- [Data for processing]
☆ ☆ ☆ ☆ ☆
$ cat src/rtl/ifetch_byte16_if.sv
`default_nettype none
// ============================================================================
// Module   : ifetch_byte16_if
// Brief    : Byte-RAM read port plus decoder valid/ready and redirect bundle.
// Revision : 1.0
// ============================================================================
interface ifetch_byte16_if #(
  parameter int ADDR_W = 11
);
  logic [ADDR_W-1:0] ram_addr;
  logic [7:0]        ram_q;
  logic              redirect;
  logic [ADDR_W-1:0] redirect_pc;
  logic              instr_valid;
  logic [15:0]       instr;
  logic [ADDR_W-1:0] instr_pc;
  logic              instr_ready;

  modport master (
    output ram_addr,
    input  ram_q,
    input  redirect,
    input  redirect_pc,
    output instr_valid,
    output instr,
    output instr_pc,
    input  instr_ready
  );

  modport slave (
    input  ram_addr,
    output ram_q,
    output redirect,
    output redirect_pc,
    input  instr_valid,
    input  instr,
    input  instr_pc,
    output instr_ready
  );
endinterface
`default_nettype wire

$ cat src/rtl/ifetch_byte16.sv
`default_nettype none
// ============================================================================
// Module   : ifetch_byte16
// Brief    : Byte-serial instruction fetch into a 2-entry 16-bit word FIFO.
//            Optional IFETCH_PERF_EN adds a saturating stall counter port.
// Revision : 1.0
// ============================================================================
module ifetch_byte16 #(
  parameter int          ADDR_W   = 11,
  parameter int unsigned RESET_PC = 0
) (
  input  wire logic        clk,
  input  wire logic        rst_n,
  ifetch_byte16_if.master  bus
`ifdef IFETCH_PERF_EN
  ,
  output logic [15:0]      stall_cnt
`endif
);

  localparam logic [ADDR_W-1:0] C_RESET_PC = ADDR_W'(RESET_PC);

  logic [ADDR_W-1:0] r_faddr;
  logic              r_inflight;
  logic              r_inflight_hi;
  logic              r_have_lo;
  logic [7:0]        r_lo_byte;
  logic [ADDR_W-1:0] r_lo_pc;
  logic [1:0]        r_count;
  logic [15:0]       r_word0;
  logic [15:0]       r_word1;
  logic [ADDR_W-1:0] r_pc0;
  logic [ADDR_W-1:0] r_pc1;

  logic              w_pending;
  logic [2:0]        w_occupancy;
  logic              w_issue;
  logic              w_capture_lo;
  logic              w_push;
  logic              w_pop;
  logic [15:0]       w_new_word;

  // A word slot is reserved when its low byte issues, so the high byte never blocks.
  assign w_pending    = r_have_lo | (r_inflight & ~r_inflight_hi);
  assign w_occupancy  = {1'b0, r_count} + {2'b00, w_pending};
  assign w_issue      = ~bus.redirect & (r_faddr[0] | (w_occupancy < 3'd2));
  assign w_capture_lo = r_inflight & ~r_inflight_hi;
  assign w_push       = r_inflight & r_inflight_hi;
  assign w_pop        = (r_count != 2'd0) & bus.instr_ready;
  assign w_new_word   = {bus.ram_q, r_lo_byte};

  assign bus.ram_addr    = r_faddr;
  assign bus.instr_valid = (r_count != 2'd0);
  assign bus.instr       = r_word0;
  assign bus.instr_pc    = r_pc0;

  always_ff @(posedge clk or negedge rst_n) begin
    if (!rst_n) begin
      r_faddr       <= C_RESET_PC;
      r_inflight    <= 1'b0;
      r_inflight_hi <= 1'b0;
      r_have_lo     <= 1'b0;
      r_lo_byte     <= 8'h00;
      r_lo_pc       <= '0;
    end else if (bus.redirect) begin
      r_faddr    <= {bus.redirect_pc[ADDR_W-1:1], 1'b0};
      r_inflight <= 1'b0;
      r_have_lo  <= 1'b0;
    end else begin
      r_inflight <= w_issue;
      if (w_issue) begin
        r_faddr       <= r_faddr + 1'b1;
        r_inflight_hi <= r_faddr[0];
      end
      // The high byte issues on the same edge, so faddr still points at lo+1 here.
      if (w_capture_lo) begin
        r_lo_byte <= bus.ram_q;
        r_lo_pc   <= {r_faddr[ADDR_W-1:1], 1'b0};
        r_have_lo <= 1'b1;
      end else if (w_push) begin
        r_have_lo <= 1'b0;
      end
    end
  end

  always_ff @(posedge clk or negedge rst_n) begin
    if (!rst_n) begin
      r_count <= 2'd0;
      r_word0 <= 16'h0000;
      r_word1 <= 16'h0000;
      r_pc0   <= '0;
      r_pc1   <= '0;
    end else if (bus.redirect) begin
      r_count <= 2'd0;
    end else begin
      case ({w_push, w_pop})
        2'b11: begin
          if (r_count == 2'd2) begin
            r_word0 <= r_word1;
            r_pc0   <= r_pc1;
            r_word1 <= w_new_word;
            r_pc1   <= r_lo_pc;
          end else begin
            r_word0 <= w_new_word;
            r_pc0   <= r_lo_pc;
          end
        end
        2'b10: begin
          r_count <= r_count + 2'd1;
          if (r_count == 2'd0) begin
            r_word0 <= w_new_word;
            r_pc0   <= r_lo_pc;
          end else begin
            r_word1 <= w_new_word;
            r_pc1   <= r_lo_pc;
          end
        end
        2'b01: begin
          r_count <= r_count - 2'd1;
          r_word0 <= r_word1;
          r_pc0   <= r_pc1;
        end
        default: ;
      endcase
    end
  end

`ifdef IFETCH_PERF_EN
  logic [15:0] r_stall_cnt;

  always_ff @(posedge clk or negedge rst_n) begin
    if (!rst_n) begin
      r_stall_cnt <= 16'h0000;
    end else if (!bus.instr_valid && !bus.redirect && (r_stall_cnt != 16'hFFFF)) begin
      r_stall_cnt <= r_stall_cnt + 16'd1;
    end
  end

  assign stall_cnt = r_stall_cnt;
`endif

endmodule
`default_nettype wire
$ cat src/flat_wrapper.sv
// flat-port wrapper written by rule: the top's interface ports become plain ports
module ifetch_byte16_flat 
#(
  parameter int          ADDR_W   = 11,
  parameter int unsigned RESET_PC = 0
)
  (clk, rst_n, bus_ram_addr, bus_ram_q, bus_redirect, bus_redirect_pc, bus_instr_valid, bus_instr, bus_instr_pc, bus_instr_ready);
  ifetch_byte16_if #(.ADDR_W(ADDR_W)) bus_i ();
  input  wire logic clk;
  input  wire logic rst_n;
  output wire logic [$bits(bus_i.ram_addr)-1:0] bus_ram_addr;
  input wire logic [$bits(bus_i.ram_q)-1:0] bus_ram_q;
  input wire logic [$bits(bus_i.redirect)-1:0] bus_redirect;
  input wire logic [$bits(bus_i.redirect_pc)-1:0] bus_redirect_pc;
  output wire logic [$bits(bus_i.instr_valid)-1:0] bus_instr_valid;
  output wire logic [$bits(bus_i.instr)-1:0] bus_instr;
  output wire logic [$bits(bus_i.instr_pc)-1:0] bus_instr_pc;
  input wire logic [$bits(bus_i.instr_ready)-1:0] bus_instr_ready;
  assign bus_ram_addr = bus_i.ram_addr;
  assign bus_i.ram_q = bus_ram_q;
  assign bus_i.redirect = bus_redirect;
  assign bus_i.redirect_pc = bus_redirect_pc;
  assign bus_instr_valid = bus_i.instr_valid;
  assign bus_instr = bus_i.instr;
  assign bus_instr_pc = bus_i.instr_pc;
  assign bus_i.instr_ready = bus_instr_ready;
  ifetch_byte16 #(.ADDR_W(ADDR_W), .RESET_PC(RESET_PC)) u_core (.clk(clk), .rst_n(rst_n), .bus(bus_i));
endmodule
$ cat config.mk
export PLATFORM = sky130hd
export DESIGN_NAME = ifetch_byte16_flat
export DESIGN_NICKNAME = d
export VERILOG_FILES = /design/src/rtl/ifetch_byte16_if.sv /design/src/rtl/ifetch_byte16.sv /design/src/flat_wrapper.sv
export SDC_FILE = /design/constraint.sdc
export NUM_CORES = 1
export LEC_CHECK = 0
export CAP_MARGIN = 20
export CORE_AREA = 2 2 98 100
export CTS_CLUSTER_DIAMETER = 30
export DETAILED_ROUTE_END_ITERATION = 12
export DIE_AREA = 0 0 100 102
export GPL_TIMING_DRIVEN = 0
export PLACE_DENSITY = 0.85
export SLEW_MARGIN = 0
export SYNTH_ARGS = -nofsm -noshare
export SYNTH_HDL_FRONTEND = slang
export SYNTH_SLANG_ARGS = --single-unit
$ cat constraint.sdc
create_clock -name clk -period 2 [get_ports clk]
set_clock_uncertainty 0.15 [all_clocks]
set_input_delay 0.4 -clock clk [delete_from_list [all_inputs] [get_ports clk]]
set_output_delay 0.4 -clock clk [all_outputs]
set_load 0.05 [all_outputs]
==> results.txt <==
Final nets: 474
Post-Synthesis Cells: 349
Mapped Area: 4350 um^2
Clock Sinks: 86
max incr delay on CP: 0.43 ns
Antenna Nets Post-Route: 0
most common cell after layout, fill and taps aside: dfrtp_1
DRT Pass-1 Iters: 5
Hold WS: 0.326 ns
failing checks: setup timing
met3 Track Usage GR: 3.49%
Final Cycle Share: 106%
Hold Path Sink: u_core.bus.instr[6]
initial antenna violation count: 0
max-cap violation count: 0
routing usage on met1: 32.2%
dominant synthesized flop cell: dfrtp_1
H-tree depth: 3
Top Usage Layer GRT: met2
FF+latch count, synth: 86
vias in the first global route: 3475
FF-to-FF Start: u_core.r_count[0]
RSZ-0062 raised after global routing: yes
via count: 3609
ANT cells: 0
Fin. Hold Viols: 0
TritonCTS buffer count: 9
dpl hpwl: 7.12 mm
clock slew at reported path FFs: 0.09 ns
Top-Level Pins: 62
worst r2r path cells: 9
core box area: 9110 um^2
hold depth: 1
met2 usage: 41.9%
max_slew headroom: 64.0%
Placer Congestion: 0.807
Port-buffer cells: 58
CP cell instances: o21a_4 -> inv_4 -> ha_4 -> a21oi_4 -> o211ai_4 -> buf_6 -> buf_12 -> buf_12 -> mux2_4
power density over cell area: 1740 nW/um^2
crit path DAT: 2.23 ns
Pleak: 2.81 nW
placed insts: 519
die area: 10200 um^2
Die Y: 102 um
Tmin final: 2.13 ns
CTS max path bufs: 2
R2R setup slack: -0.13 ns
total gr overflow: 0
Worst Max-Slew Pin Slew: 0.542 ns
number of synthesized flops with an enable pin: 0
Max FO, Critical Path: 5
Hold Crit Class: flop to flop
DR WL/cell: 24.6 um
Warnings, synthesis: 0
layout cells sized above 1: 39.0%
most used cell, CP: buf_12
Layout area overhead: 42.1%
Distinct cells, synth: 46
worst vdd ir: 0.931 mV
syn_nets: 377
largest net degree at the start of global routing: 53
outcome: finished with violations
# setup viols final: 41
average size of a mapped cell: 12.5 um^2
Worst Path Required: 2.11 ns
worst setup path category: flop to flop
slowest stage cell, crit path: dfrtp_2
element type at the critical path end: flop
Layout Cells excl Fill: 560
Final WS setup: -0.127 ns
TritonCTS clock tree: built
Reg2Reg Capture Point: u_core.r_pc1[1]
Overall Global Routing Usage: 24.7%
DRT Wirelength: 13.8 mm
Seq/Total Area, Yosys: 49.5%
Clock Root Buffer: clkbuf_8
CP startpoint kind: flop
Residual DRC: 0
Die Wd: 100 um
Starting Density: 47.7%
Max Freq: 470 MHz
post-synthesis async set-or-reset flop share: 100%
Worst-Skew Late Latency: 0.38 ns
first-pass GRT wire length: 19.3 mm
Fillers: 603
Slew Limit Fails: 0
hold_sp: u_core.bus.instr[6]
commonest cells after routing, fill and taps aside: dfrtp_1, dlygate4sd2_1, mux2_2
Via density: 6.44
row cnt: 35
1st-iter DRT viols: 193
-- cells in the mapped netlist (2+ instances only) --
| cell type | number | share of area [%] |
|---|---|---|
| buf_2 | 4 | 0.46 |
| nand3b_1 | 2 | 0.35 |
| or4_1 | 3 | 0.52 |
| ha_1 | 5 | 1.4 |
| buf_12 | 2 | 0.92 |
| o211ai_1 | 3 | 0.52 |
| nand2b_1 | 3 | 0.43 |
| a21o_1 | 25 | 4.3 |
| a221oi_1 | 25 | 5.0 |
| inv_1 | 5 | 0.43 |
| a211o_1 | 2 | 0.40 |
| buf_8 | 2 | 0.69 |
| dfrtp_1 | 86 | 50 |
| clkbuf_1 | 14 | 1.2 |
| mux2i_1 | 26 | 6.0 |
| o21ai_0 | 7 | 0.81 |
| xor2_1 | 2 | 0.40 |
| a21oi_1 | 3 | 0.35 |
| xnor2_1 | 4 | 0.81 |
| mux2_4 | 20 | 6.9 |
| nand3_1 | 9 | 1.0 |
| nor2_1 | 7 | 0.60 |
| buf_4 | 2 | 0.35 |
| a211oi_1 | 25 | 4.3 |
| nor3_1 | 3 | 0.35 |
| nand2_1 | 14 | 1.2 |
| mux2_2 | 26 | 6.7 |
| and3_1 | 2 | 0.29 |
-- cell type report --
type | count | area (um^2) | area share, %
repair buffers | 88 | 875 | 14.2
plain buffers | 24 | 283 | 4.58
clock buffers | 10 | 138 | 2.23
well taps | 111 | 139 | 2.25
inverters | 7 | 31.3 | 0.506
multi-input cells | 230 | 2480 | 40.2
flip-flops and latches | 86 | 2160 | 34.9
clock inverters | 4 | 72.6 | 1.18
-- flip-flops by register name, indices dropped and copies added, names as in the netlist --
signal and flops:
u_core.bus.ram_addr 11, u_core.bus.instr 16, u_core.r_have_lo 1, u_core.bus.instr_pc 10, u_core.r_lo_byte 8, u_core.r_inflight 1
u_core.r_count 2, u_core.r_lo_pc 10, u_core.r_inflight_hi 1, u_core.r_word1 16, u_core.r_pc1 10
-- cells by family after synthesis --
group,Yosys count,synth area share [%]
compound gates,97,17.6
xor+xnor,6,1.21
fa+ha+maj,5,1.44
buf+inv,33,4.58
flops,86,49.5
mux,72,19.6
other cells,1,0.0863
simple gates,49,5.90
-- critical path, delay by kind of cell, from the launching register on --
family	cells	cell delay, ns
compound gates	3	0.51
fa+ha+maj	1	0.15
buf+inv	4	0.47
flops	1	0.43
mux	1	0.30
-- per-layer routing --
metal / share of wire [%] / wire length (um) / vias up
met1: 40 / 5550 / 1863
met4: 3.1 / 431 / 0
li1: - / - / 1524
met5: 0 / 0 / -
met3: 5.8 / 804 / 40
met2: 51 / 6990 / 182
-- metrics by stage --
| stage | setup WS [ns] | cell area [um^2] | total power [mW] | utilization (%) | TNS, ns |
|---|---|---|---|---|---|
| after CTS | -0.0497 | 5810 | 9.63 | 63.8 | -0.475 |
| after global placement | -2.86 | 5080 | 7.41 | 55.7 | -251.37 |
| final | -0.127 | 6180 | 10.7 | 67.8 | -2.94 |
| after floorplan | -0.0388 | 4360 | 6.30 | - | -0.777 |
| after global routing | -0.165 | 6180 | 11.1 | 67.8 | -4.89 |
| after detailed placement | -0.875 | 5100 | 7.63 | 56.0 | -33.80 |
-- worst max path at each step --
stage                            from                      to  slack, ns  cells past startpoint
floorplan           u_core.r_count[1]         u_core.r_pc1[1]      -0.04                      7
global placement                rst_n  u_core.bus.ram_addr[0]      -2.86                      1
detailed placement    bus_instr_ready    u_core.bus.instr[15]      -0.87                      8
CTS                 u_core.r_count[0]      u_core.r_word1[14]      -0.05                      9
global route        u_core.r_count[1]     u_core.bus.instr[5]      -0.16                      7
finish              u_core.r_count[0]         u_core.r_pc1[1]      -0.13                      9
-- repair_timing --
| action | 4_1_cts | 5_1_grt |
|---|---|---|
| resized for setup | 107 | 59 |
| cloned | 3 | 1 |
| hold endpoints to repair | 34 | 0 |
| buffers inserted | 17 | 7 |
| hold buffers | 1 | 0 |
| setup endpoints to repair | 102 | 55 |
| pin swaps | 8 | 12 |
-- power by group --
| group | internal [mW] | total [mW] | leakage, nW | switching [mW] |
|---|---|---|---|---|
| Combinational | 2.60 | 5.96 | 1.65 | 3.36 |
| Clock | 0.722 | 1.37 | 0.104 | 0.650 |
| Sequential | 2.49 | 3.41 | 1.05 | 0.916 |
Note: power is estimated with default switching activity, not from simulation.
==> edit (same settings) <==
`ADDR_W` is set to 11 in 3 places; all go to 12.
--- a/src/rtl/ifetch_byte16_if.sv
+++ b/src/rtl/ifetch_byte16_if.sv
@@ -5,7 +5,7 @@
 // Revision : 1.0
 // ============================================================================
 interface ifetch_byte16_if #(
-  parameter int ADDR_W = 11
+  parameter int ADDR_W = 12
 );
   logic [ADDR_W-1:0] ram_addr;
   logic [7:0]        ram_q;
--- a/src/rtl/ifetch_byte16.sv
+++ b/src/rtl/ifetch_byte16.sv
@@ -6,7 +6,7 @@
 // Revision : 1.0
 // ============================================================================
 module ifetch_byte16 #(
-  parameter int          ADDR_W   = 11,
+  parameter int          ADDR_W   = 12,
   parameter int unsigned RESET_PC = 0
 ) (
   input  wire logic        clk,
--- a/src/flat_wrapper.sv
+++ b/src/flat_wrapper.sv
@@ -1,7 +1,7 @@
 // flat-port wrapper written by rule: the top's interface ports become plain ports
 module ifetch_byte16_flat 
 #(
-  parameter int          ADDR_W   = 11,
+  parameter int          ADDR_W   = 12,
   parameter int unsigned RESET_PC = 0
 )
   (clk, rst_n, bus_ram_addr, bus_ram_q, bus_redirect, bus_redirect_pc, bus_instr_valid, bus_instr, bus_instr_pc, bus_instr_ready);
Interface: changed (resized bus_instr_pc, bus_ram_addr and bus_redirect_pc); port bits go from 62 to 65. The function was not compared with the original's and may differ.
==> edit against the original RTL <==
The run still ends with setup timing left. Sequential cell count rose by 4. Setup slack got worse by 0.089 ns. Total power rose by 11%. Area after synthesis rose by 4.3%. Wire length rose by 5.8%. Final area rose by 6.4%. Critical endpoint is now u_core.bus.instr[11]. Synthesized cell count rose by 3.4%.
==> edit: results (changes against the original RTL) <==
status=complete, but fails checks; failing checks=setup timing; Hold Crit Class=input port to flop; worst r2r src=u_core.r_count[1]; maximum net fanout on the critical path=6 (+1); Detail Placement HPWL=7.12 mm (about the same); metal3 WL=899 um (+12%); worst slack, placed=-0.772 ns (+0.102 ns); IO Port Bufs=61 (+5.2%); Fin Setup TNS=-6.52 ns (-3.58 ns); Worst Path Arrival=2.33 ns (+0.10 ns); Setup violations, final=53 (+29%); layout cells sized above 1=0.452 (+0.0621); largest net degree at the start of global routing=49 (-7.5%); Netlist cell types=45 (-2.2%); fin nets=491 (+3.6%); syn nets=390 (+3.4%); DRT iter0 DRCs=227 (+18%); R2R Path End=u_core.bus.instr[11]; met2 wire length=7.20 mm (+2.9%); vias in the first global route=3972 (+14%); largest cells by area after synthesis=dfrtp_1, mux2_2, mux2_4, mux2i_1, a221oi_1; Post-synth top cells=dfrtp_1, mux2_2, a21oi_1, mux2i_1, a221oi_1; met1 WL=5.83 mm (+5.1%); Static Leak=2.83 nW (+0.97%); sequential-to-total area share from yosys stat=0.497 (+0.00185); wire per inst=25.2 um (+2.5%); setup slack after layout=-0.216 ns (-0.0892 ns); Peak VDD IR=0.878 mV (-5.7%); r2r worst-path depth=8 (-1); first-pass GRT wire length=22.3 mm (+15%); relative slew slack=0.612 (-0.0275); worst skew pair latency=0.37 ns; placed cell areas=5420 sq um (+6.2%); GRT Overall Usage=0.290 (+0.0427); via count=3655 (+1.3%); gpl congestion=0.820 (+1.7%)
-- edit: changes by cell type in the layout (fill, tap and decap cells not counted), sizes merged, moves of 3 or more --
| cell | change |
|---|---|
| a21o | -25 |
| nor2 | +5 |
| a211oi | -25 |
| a31oi | +3 |
| clkbuf | +4 |
| dfrtp | +4 |
| mux2 | +28 |
| or3 | +3 |
| a21oi | +25 |
-- edit: cell families (layout without fill, tap and decap cells) --
| family | count (synthesis) | after routing | share of synthesized area |
|---|---|---|---|
| muxes | 102 | 102 | 0.262 |
| DFF | 90 | 90 | 0.497 |
| AOI/OAI and AO/OA | 75 | 75 | 0.115 |
| and+or+nand+nor | 49 | 49 | 0.0580 |
| buffers and inverters | 33 | 139 | 0.0411 |
| xor gates and xnor gates | 6 | 6 | 0.0116 |
| adders and majority gates | 5 | 5 | 0.0138 |
| other | 1 | 1 | 0.000828 |
-- edit: per-stage QoR --
step	std cells	hold WS (ns)
floorplan	361	-0.0456
global placement	533	0.320
detailed placement	534	0.278
CTS	572	0.336
global route	578	0.336
finish	578	0.339
-- edit: worst min-delay path by stage --
stage	startpoint	end	slack, ns	depth (start not counted)
after floorplan	rst_n	u_core.bus.instr[0]	-0.05	0
after global placement	u_core.bus.instr_pc[3]	u_core.bus.instr_pc[3]	0.32	1
after detailed placement	rst_n	u_core.bus.ram_addr[3]	0.28	1
after CTS	bus_redirect	u_core.bus.ram_addr[4]	0.34	3
after global routing	bus_redirect	u_core.bus.ram_addr[4]	0.34	3
final	bus_redirect	u_core.bus.ram_addr[4]	0.34	3
-- edit: cell type report --
| type | count | area [sq um] |
|---|---|---|
| fillers | 542 | 2540 |
| multi-input cells | 238 | 2660 |
| repair buffers | 90 | 917 |
| clock inverters | 6 | 114 |
| plain buffers | 24 | 304 |
| clock buffers | 10 | 138 |
| inverters | 9 | 43.8 |
| flip-flops and latches | 90 | 2260 |
| well taps | 111 | 139 |
-- edit: worst min-delay path, stage by stage --
cell	delay, ns
buf_2	0.19
or4_2	0.16
nand3_1	0.08
-- edit: power by group --
| group | internal (mW) | switching, mW |
|---|---|---|
| registers | 2.64 | 0.969 |
| clock network | 0.866 | 0.707 |
| logic | 3.06 | 3.66 |
| total | 6.56 | 5.34 |
-- edit: what timing repair did --
item                       CTS  global route
gates resized for setup    139            42
setup buffers               15             6
cloned                       6             0
hold endpoints to repair    42             0
setup endpoints to repair  106            60
hold buffers                 1             0
pin swaps                   24             9
-- edit: per-layer routing --
metal / track usage / vias to the layer above
li1: - / 1558
met1: 0.361 / 1835
met2: 0.478 / 204
met3: 0.0520 / 58
met4: 0.174 / 0
met5: 0 / -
☆ ☆ ☆ ☆ ☆
Above are some lines. Repeat exactly, and only, those from the line that has "16-bit word FIFO." through the line that has "logic [ADDR_W-1:0] r_pc0;".

- [Solution to this task]
// Brief    : Byte-serial instruction fetch into a 2-entry 16-bit word FIFO.
//            Optional IFETCH_PERF_EN adds a saturating stall counter port.
// Revision : 1.0
// ============================================================================
module ifetch_byte16 #(
  parameter int          ADDR_W   = 11,
  parameter int unsigned RESET_PC = 0
) (
  input  wire logic        clk,
  input  wire logic        rst_n,
  ifetch_byte16_if.master  bus
`ifdef IFETCH_PERF_EN
  ,
  output logic [15:0]      stall_cnt
`endif
);

  localparam logic [ADDR_W-1:0] C_RESET_PC = ADDR_W'(RESET_PC);

  logic [ADDR_W-1:0] r_faddr;
  logic              r_inflight;
  logic              r_inflight_hi;
  logic              r_have_lo;
  logic [7:0]        r_lo_byte;
  logic [ADDR_W-1:0] r_lo_pc;
  logic [1:0]        r_count;
  logic [15:0]       r_word0;
  logic [15:0]       r_word1;
  logic [ADDR_W-1:0] r_pc0;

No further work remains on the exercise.